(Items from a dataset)

`config.mk`:
```
export PLATFORM = sky130hd
export DESIGN_NAME = cke_front_flat
export DESIGN_NICKNAME = d
export VERILOG_FILES = /design/src/rtl/cke_pkg.sv /design/src/rtl/cke_in_if.sv /design/src/rtl/cke_front.sv /design/src/flat_wrapper.sv
export SDC_FILE = /design/constraint.sdc
export NUM_CORES = 1
export LEC_CHECK = 0
export BUFFER_PORTS_ARGS = -buffer_cell sky130_fd_sc_hd__buf_2
export CORE_MARGIN = 3
export CORE_UTILIZATION = 47
export DETAILED_ROUTE_END_ITERATION = 6
export PLACE_DENSITY = 0.74
export SLEW_MARGIN = 5
export SYNTH_ARGS = -nofsm -noshare
export SYNTH_HDL_FRONTEND = slang
export SYNTH_SLANG_ARGS = --single-unit
```
`constraint.sdc`:
```
create_clock -name clk_i -period 10.2 [get_ports clk_i]
set_input_delay 2.04 -clock clk_i [delete_from_list [all_inputs] [get_ports clk_i]]
set_output_delay 2.04 -clock clk_i [all_outputs]
set_load 0.1 [all_outputs]
```
`src/rtl/cke_pkg.sv`:
```
// Package: shared constants, types and codes for the Coulomb and kinetic energy summer.
`default_nettype none
package cke_pkg;

  localparam int unsigned MaxParticles = 256;
  localparam int unsigned CntW         = $clog2(MaxParticles + 1);
  localparam int unsigned AddrW        = $clog2(MaxParticles);

  localparam int unsigned PosW  = 32;
  localparam int unsigned MassW = 24;
  localparam int unsigned ChgW  = 5;
  localparam int unsigned KinW  = 63;
  localparam int unsigned EnW   = 64;
  localparam int unsigned PcntW = 9;
  localparam int unsigned StatW = 2;

  // Square root of a 68-bit value gives 34 root bits; quotient has 42 bits.
  localparam int unsigned SqrtSteps = 34;
  localparam int unsigned DivSteps  = 42;
  localparam int unsigned StepW     = 6;

  typedef enum logic [StatW-1:0] {
    STAT_OK       = 2'd0,
    STAT_COINCIDE = 2'd1,
    STAT_OVERFLOW = 2'd2
  } status_e;

  typedef enum logic [3:0] {
    S_IDLE, S_VSQ, S_KMUL, S_KACC, S_RD, S_DIFF, S_DSQ,
    S_SQRT, S_DIV, S_ACC, S_STORE, S_DONE, S_EMIT
  } back_state_e;

  // Word passed from the front queue to the back engine
  typedef struct packed {
    logic signed [PosW-1:0]  pos_x;
    logic signed [PosW-1:0]  pos_y;
    logic signed [PosW-1:0]  pos_z;
    logic signed [PosW-1:0]  vel_x;
    logic signed [PosW-1:0]  vel_y;
    logic signed [PosW-1:0]  vel_z;
    logic [MassW-1:0]        mass;
    logic signed [ChgW-1:0]  charge;
    logic                    last;
    logic                    full;
    logic [CntW-1:0]         idx;
  } item_t;

  typedef struct packed {
    logic  valid;
    item_t item;
  } queue_out_t;

  typedef struct packed {
    logic signed [PosW-1:0] x;
    logic signed [PosW-1:0] y;
    logic signed [PosW-1:0] z;
    logic signed [ChgW-1:0] charge;
  } store_t;

endpackage
`default_nettype wire

```
`src/rtl/cke_in_if.sv`:
```
// Interface: input particle channel.
`default_nettype none
interface cke_in_if;
  logic               valid;
  logic               ready;
  logic signed [31:0] pos_x;
  logic signed [31:0] pos_y;
  logic signed [31:0] pos_z;
  logic signed [31:0] vel_x;
  logic signed [31:0] vel_y;
  logic signed [31:0] vel_z;
  logic [23:0]        particle_mass;
  logic signed [4:0]  particle_charge;
  logic               last_particle;

  modport source (output valid, pos_x, pos_y, pos_z, vel_x, vel_y, vel_z,
                  particle_mass, particle_charge, last_particle, input ready);
  modport sink (input valid, pos_x, pos_y, pos_z, vel_x, vel_y, vel_z,
                particle_mass, particle_charge, last_particle, output ready);
endinterface
`default_nettype wire

```
`src/rtl/cke_front.sv`:
```
// Front end: accepts particles, tags store index and overflow, two-entry queue.
`default_nettype none
module cke_front (
  input  wire                 clk_i,
  input  wire                 rst_ni,
  cke_in_if.sink              in_i,
  output cke_pkg::queue_out_t q_o,
  input  wire                 pop_i
);
  import cke_pkg::*;

  item_t           ent_q [2];
  logic            wr_ptr_q, rd_ptr_q;
  logic [1:0]      fill_q;
  logic [CntW-1:0] cnt_q;
  logic            accept, full_store;
  item_t           new_item;

  assign in_i.ready = (fill_q != 2'd2);
  assign accept     = in_i.valid && in_i.ready;
  assign full_store = (cnt_q == CntW'(MaxParticles));

  // Classify the arriving word
  always_comb begin
    new_item.pos_x  = in_i.pos_x;
    new_item.pos_y  = in_i.pos_y;
    new_item.pos_z  = in_i.pos_z;
    new_item.vel_x  = in_i.vel_x;
    new_item.vel_y  = in_i.vel_y;
    new_item.vel_z  = in_i.vel_z;
    new_item.mass   = in_i.particle_mass;
    new_item.charge = in_i.particle_charge;
    new_item.last   = in_i.last_particle;
    new_item.full   = full_store;
    new_item.idx    = cnt_q;
  end

  assign q_o.valid = (fill_q != 2'd0);
  assign q_o.item  = ent_q[rd_ptr_q];

  // Store queue entries
  always_ff @(posedge clk_i) begin
    if (accept) begin
      ent_q[wr_ptr_q] <= new_item;
    end
  end

  // Advance pointers, fill level and particle count
  always_ff @(posedge clk_i or negedge rst_ni) begin
    if (!rst_ni) begin
      wr_ptr_q <= 1'b0;
      rd_ptr_q <= 1'b0;
      fill_q   <= 2'd0;
      cnt_q    <= '0;
    end else begin
      if (accept) begin
        wr_ptr_q <= ~wr_ptr_q;
        if (in_i.last_particle) begin
          cnt_q <= '0;
        end else if (!full_store) begin
          cnt_q <= cnt_q + 1'b1;
        end
      end
      if (pop_i) begin
        rd_ptr_q <= ~rd_ptr_q;
      end
      fill_q <= fill_q + {1'b0, accept} - {1'b0, pop_i};
    end
  end
endmodule
`default_nettype wire

```
`src/flat_wrapper.sv`:
```
// flat-port wrapper written by rule: the top's interface ports become plain ports
module cke_front_flat import cke_pkg::*;
  (clk_i, rst_ni, q_o, pop_i, in_i_valid, in_i_pos_x, in_i_pos_y, in_i_pos_z, in_i_vel_x, in_i_vel_y, in_i_vel_z, in_i_particle_mass, in_i_particle_charge, in_i_last_particle, in_i_ready);
  cke_in_if in_i_i ();
  input  wire clk_i;
  input  wire rst_ni;
  output cke_pkg::queue_out_t q_o;
  input  wire pop_i;
  input wire logic [$bits(in_i_i.valid)-1:0] in_i_valid;
  input wire logic [$bits(in_i_i.pos_x)-1:0] in_i_pos_x;
  input wire logic [$bits(in_i_i.pos_y)-1:0] in_i_pos_y;
  input wire logic [$bits(in_i_i.pos_z)-1:0] in_i_pos_z;
  input wire logic [$bits(in_i_i.vel_x)-1:0] in_i_vel_x;
  input wire logic [$bits(in_i_i.vel_y)-1:0] in_i_vel_y;
  input wire logic [$bits(in_i_i.vel_z)-1:0] in_i_vel_z;
  input wire logic [$bits(in_i_i.particle_mass)-1:0] in_i_particle_mass;
  input wire logic [$bits(in_i_i.particle_charge)-1:0] in_i_particle_charge;
  input wire logic [$bits(in_i_i.last_particle)-1:0] in_i_last_particle;
  output wire logic [$bits(in_i_i.ready)-1:0] in_i_ready;
  assign in_i_i.valid = in_i_valid;
  assign in_i_i.pos_x = in_i_pos_x;
  assign in_i_i.pos_y = in_i_pos_y;
  assign in_i_i.pos_z = in_i_pos_z;
  assign in_i_i.vel_x = in_i_vel_x;
  assign in_i_i.vel_y = in_i_vel_y;
  assign in_i_i.vel_z = in_i_vel_z;
  assign in_i_i.particle_mass = in_i_particle_mass;
  assign in_i_i.particle_charge = in_i_particle_charge;
  assign in_i_i.last_particle = in_i_last_particle;
  assign in_i_ready = in_i_i.ready;
  cke_front u_core (.clk_i(clk_i), .rst_ni(rst_ni), .in_i(in_i_i), .q_o(q_o), .pop_i(pop_i));
endmodule
```
==> metrics, run 1 <==
FF+latch count, synth=477; core area=36100 sq um; first-pass GRT wire length=55.0 mm; worst-path fanout max=71; Syn Inst Count=799; first-iteration detailed-routing DRC count=477; max-cap violations=0; post-cts sizing count=0; Synth Area in Simple Gates=0.962%; commonest non-fill, non-tap cell in the layout=edfxtp_1; DR pass1 iterations=4; total track usage=18.5%; Final min period=5.61 ns; Max Fclk=178 MHz; startpoint types=flip-flop; Synth async-reset ratio=2.73%; largest net degree at the start of global routing=146; GR Overflow Total=0; detailed placement HPWL=26.5 mm; Initial Utilization=48.3%; Die ar.=39400 sq um; Worst-Margin Slew=1.11 ns; die height=199 um; number of flops mapped to enable cells by yosys=464; CTS Root Cell=clkbuf_16; total number of vias=9225; number of global-route vias before repair=9720; post-synthesis adder-cell area fraction=0.287%; CP Class=reg2out; Final #Nets=1515; Post-Synth XOR/XNOR Area=0.201%; clk slew on worst S/H paths=0.06 ns; Post-Syn Area per Cell=21.8 sq um; Rel. slew slack=25.6%; routed wire length=38.3 mm; HP Class=reg2reg; # IOs=460; count of different cell masters after synthesis=35; status=complete, no violations; area of the multi-input gates=3030 sq um; vias per cell=5.16; share of post-route cells with drive strength above 1=58.5%; RSZ-0062 raised after global routing=no; hold buffer count at CTS=0; setup violators final=0; Synth Area in Compound Gates=0.753%; worst endpoint data arrival time=3.57 ns; register area=14300 sq um; Pins Over Slew Limit=0; Clock Sinks=477; # DRC=0; die width=199 um; Net Count, Synth=1029; setup TNS=0 ns; Top FF cell, synth=edfxtp_1; area added between synthesis and finish=24.7%; initial antenna violation count=13; multiplexer share of the synthesized area=15.1%; TritonCTS clock tree=yes; total CTS buffers=47; FILL cells=2649; Setup crit end kind=output port; Longest Clk Path Bufs=3; I/O Buffers=459; antenna-violating nets left=0; largest family of logic cells by synthesized area=multiplexers; final hold violations=0; Routability Congestion=0.840; row count=69; Seq/Total Area, Yosys=81.8%; Final period util=55.0%; synth warn=0; commonest cells after routing, fill and taps aside=edfxtp_1 (464), buf_2 (459), mux2_2 (232), clkbuf_16 (49), dfrtp_1 (12); Mapped Area=17400 sq um; WP data required=8.16 ns; Clock Latency Late Sink=0.55 ns; DR WL/cell=21.4 um; post-CTS setup buffers=0; H-tree Lvls=2; clock skew=0.0127 ns
-- synthesized netlist by cell type, types with 3 or more instances --
library cell  count  area share, %
edfxtp_1        464             80
mux2_2          232             15
buf_2            18           0.52
dfrtp_1          13            1.9
clkbuf_1          9           0.19
inv_1             6           0.13
nand2_1           5           0.11
nor2_1            5           0.11
o21ai_0           5           0.14
ha_1              4           0.29
nand3_1           4           0.11
o31ai_1           4           0.17
nand2b_1          3           0.11
xnor2_1           3           0.15
-- sequential cells by signal, summed over array words and instances (netlist names) --
name	cells
u_core.cnt_q	9
u_core.ent_q	464
u_core.fill_q	2
u_core.rd_ptr_q	1
u_core.wr_ptr_q	1
-- worst paths after layout --
| check | endpoint | depth (start not counted) | slack (ns) | startpoint |
|---|---|---|---|---|
| worst max register to register | u_core.ent_q[1][86] | 4 | 7.20 | u_core.fill_q[1] |
| worst min register to register | u_core.ent_q[1][8] | 0 | 0.56 | u_core.cnt_q[8] |
| min in group asynchronous | u_core.cnt_q[5] | 1 | 1.37 | rst_ni |
| worst min-delay path | u_core.ent_q[1][8] | 0 | 0.56 | u_core.cnt_q[8] |
| max in group asynchronous | u_core.rd_ptr_q | 1 | 8.57 | rst_ni |
| worst max-delay path | q_o[53] | 4 | 4.59 | u_core.rd_ptr_q |
-- critical path: stages, from the launching register on --
cell and delay, ns:
dfrtp_4 0.80, buf_4 0.62, buf_4 0.79, mux2_2 0.31
buf_2 0.42
-- per-stage QoR --
step	util [%]	area, sq um	setup slack [ns]	instances	hold slack, ns
global placement	56.2	20300	5.19	1697	0.527
CTS	60.2	21700	4.48	1780	0.570
floorplan	-	17400	1.37	799	0.499
detailed placement	56.2	20300	5.11	1697	0.549
finish	60.3	21700	4.59	1789	0.564
global route	60.2	21700	4.34	1786	0.603
-- kinds of logic after synthesis --
group,Yosys count
and+or+nand+nor,28
DFF,477
xor gates and xnor gates,4
AOI/OAI and AO/OA,18
buffers and inverters,35
adders and majority gates,4
muxes,233
-- metal layers --
metal / global-route usage [%] / wire, um / vias up
li1: - / - / 4179
met1: 21.2 / 14200 / 4521
met2: 31.9 / 19200 / 418
met3: 6.27 / 3520 / 93
met4: 7.78 / 1240 / 14
met5: 0 / 106 / -
-- layout make-up --
type	instances	area share, %
Sequential cell	477	65.6
Tap cell	461	2.65
Timing Repair Buffer	466	10.9
Clock buffer	58	5.79
Antenna cell	9	0.104
Multi-Input combinational cell	287	13.9
Inverter	6	0.104
Clock inverter	25	0.926
Power of run 1 is not shown: default switching activity piles up to over one toggle a cycle in this logic, so the estimate is an artifact.
==> inputs of run 2 (changes only) <==
--- a/config.mk
+++ b/config.mk
@@ -7,9 +7,9 @@
 export LEC_CHECK = 0
 export BUFFER_PORTS_ARGS = -buffer_cell sky130_fd_sc_hd__buf_2
 export CORE_MARGIN = 3
-export CORE_UTILIZATION = 47
+export CORE_UTILIZATION = 50
 export DETAILED_ROUTE_END_ITERATION = 6
-export PLACE_DENSITY = 0.74
+export PLACE_DENSITY = 0.75
 export SLEW_MARGIN = 5
 export SYNTH_ARGS = -nofsm -noshare
 export SYNTH_HDL_FRONTEND = slang
==> constraint.sdc (replaced) <==
create_clock -name clk_i -period 5.2 [get_ports clk_i]
set_input_delay 1.04 -clock clk_i [delete_from_list [all_inputs] [get_ports clk_i]]
set_output_delay 1.04 -clock clk_i [all_outputs]
set_load 0.1 [all_outputs]
==> run 2 against run 1 <==
Non-clock buffer count rose by 11. Flip-flop and latch count did not move. Final cell count rose by 0.17%. Clock skew fell by 0.0014 ns. Sequential share of layout area fell by 0.36 points. Count of clock-buffer cells in the layout rose by 5. Die area fell by 5.8%. Design area rose by 0.55%.
==> metrics, run 2 (same netlist as run 1, synthesis figures left out) <==
status=complete, no violations; CP delay by family, top=flip-flops; CP Class=reg2out; CTS Root Cell=clkbuf_16; # IOs=460 (unchanged); detailed placement HPWL=25.8 mm (-3.0%); Final #Nets=1525 (+0.66%); register area=14300 sq um (unchanged); routed wire length=37.7 mm (-1.6%); Cell Chain, Critical Path=buf_4 -> mux2_2 -> buf_2; Rel. slew slack=20.2% (-5.4 points); commonest cells after routing, fill and taps aside=edfxtp_1 (464), buf_2 (459), mux2_2 (232), clkbuf_16 (49), clkbuf_1 (14); H-tree Lvls=2 (unchanged); die width=193 um (-3.0%); WP data required=4.16 ns (-4.00 ns); CP max-delay cell=dfrtp_4; GR Overflow Total=0 (unchanged); Clock Sinks=477 (unchanged); worst-path fanout max=63 (-11%); hold buffer count at CTS=0 (unchanged); first-iteration detailed-routing DRC count=584 (+22%); Pins Over Slew Limit=0 (unchanged); Setup crit end kind=output port; Worst-Margin Slew=1.19 ns (+0.0808 ns); worst endpoint data arrival time=2.81 ns (-0.76 ns); Longest Clk Path Bufs=3 (unchanged); I/O Buffers=459 (unchanged); share of post-route cells with drive strength above 1=58.5% (+0.061 points); TritonCTS clock tree=yes; clk slew on worst S/H paths=0.06 ns (about the same); first-pass GRT wire length=54.5 mm (-0.92%); HP Class=in2async; vias per cell=5.18 (+0.51%); max-cap violations=0 (unchanged); # DRC=0 (unchanged); Final min period=3.85 ns; final instance area=21900 sq um (+0.55%); post-cts sizing count=0 (unchanged); RSZ-0062 raised after global routing=no; number of global-route vias before repair=9559 (-1.7%); DR pass1 iterations=4 (unchanged); commonest non-fill, non-tap cell in the layout=edfxtp_1; area of the multi-input gates=3030 sq um (about the same); setup TNS=0 ns (unchanged); die height=193 um (-3.0%); antenna-violating nets left=0 (unchanged); Buf+Inv Stages, Crit Path=2 (-1); post-CTS setup buffers=0 (unchanged); fin util=64.4% (+4.1 points); total track usage=19.5% (+0.99 points); Final period util=73.9%; Routability Congestion=0.801 (-4.7%); Largest regs=u_core.ent_q: 464 flops, u_core.cnt_q: 9 flops, u_core.fill_q: 2 flops; total CTS buffers=46 (-2.1%); Min Hold Slack=0.373 ns (-0.191 ns); clock skew=0.0113 ns (-0.00137 ns); initial antenna violation count=14 (+1); Critical Path Max Stage Delay=1.03 ns (+0.23 ns); Die ar.=37100 sq um (-5.8%); max reg flops=464 (unchanged); Max Fclk=260 MHz; area added between synthesis and finish=25.4%; startpoint types=flip-flop; FILL cells=2327 (-12%); Clock Latency Late Sink=0.55 ns (about the same); row count=67 (-2.9%); largest net degree at the start of global routing=126 (-14%); largest reg by FF count=u_core.ent_q; DR WL/cell=21.0 um (-1.7%); core area=34000 sq um (-5.9%); setup violators final=0 (unchanged); dpl cell area=20400 sq um (+0.59%); final hold violations=0 (unchanged); total number of vias=9288 (+0.68%); Initial Utilization=51.4% (+3.0 points)
## run 2: cell count changes in the layout (fill, tap and decap cells not counted), moves of 2 or more
cell / change
buf_4: +7
clkbuf_1: +5
buf_12: +4
clkinvlp_4: -2
diode_2: +2
## run 2: final cells by class
type,count,area share [%]
multi-input cells,287,13.9
well taps,448,2.56
inverters,6,0.103
clock inverters,23,0.813
diodes,11,0.126
flip-flops and latches,477,65.2
repair buffers,477,11.5
clock buffers,63,5.85
## run 2: metrics by stage
step	worst slack (ns)	std cells
after floorplan	0.0358	799
after global placement	1.92	1695
after detailed placement	1.91	1695
after CTS	1.32	1781
after global routing	1.24	1789
final	1.35	1792
## run 2: path summary, 6_finish.rpt
| check | from | end | slack, ns | cells after the start |
|---|---|---|---|---|
| max | u_core.rd_ptr_q | q_o[97] | 1.35 | 3 |
| min | rst_ni | u_core.cnt_q[2] | 0.37 | 1 |
| max reg2reg | u_core.fill_q[1] | u_core.ent_q[0][115] | 2.54 | 4 |
| min reg2reg | u_core.cnt_q[8] | u_core.ent_q[0][8] | 0.58 | 0 |
| max in group asynchronous | rst_ni | u_core.rd_ptr_q | 4.56 | 1 |
| min in group clk_i | u_core.cnt_q[8] | u_core.ent_q[0][8] | 0.58 | 0 |
## run 2: layer usage
metal,GRT usage (%),up-vias,share of wire (%)
li1,-,4196,-
met1,22.6,4629,37
met2,32.7,378,49
met3,7.32,75,11
met4,8.27,10,2.9
met5,0,-,0.15
## run 2: worst reg2reg max path, delay by kind of cell (launching register included)
family | cells | cell delay, ns
and+or+nand+nor | 3 | 1.46
DFF | 1 | 0.41
buffers and inverters | 1 | 0.40
Power of run 2 is left out for the same reason.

▶ **PROMPT**
Find and copy each line of the data where "changes" is present.

▶ **EXERCISE OUTPUT**
==> inputs of run 2 (changes only) <==
## run 2: cell count changes in the layout (fill, tap and decap cells not counted), moves of 2 or more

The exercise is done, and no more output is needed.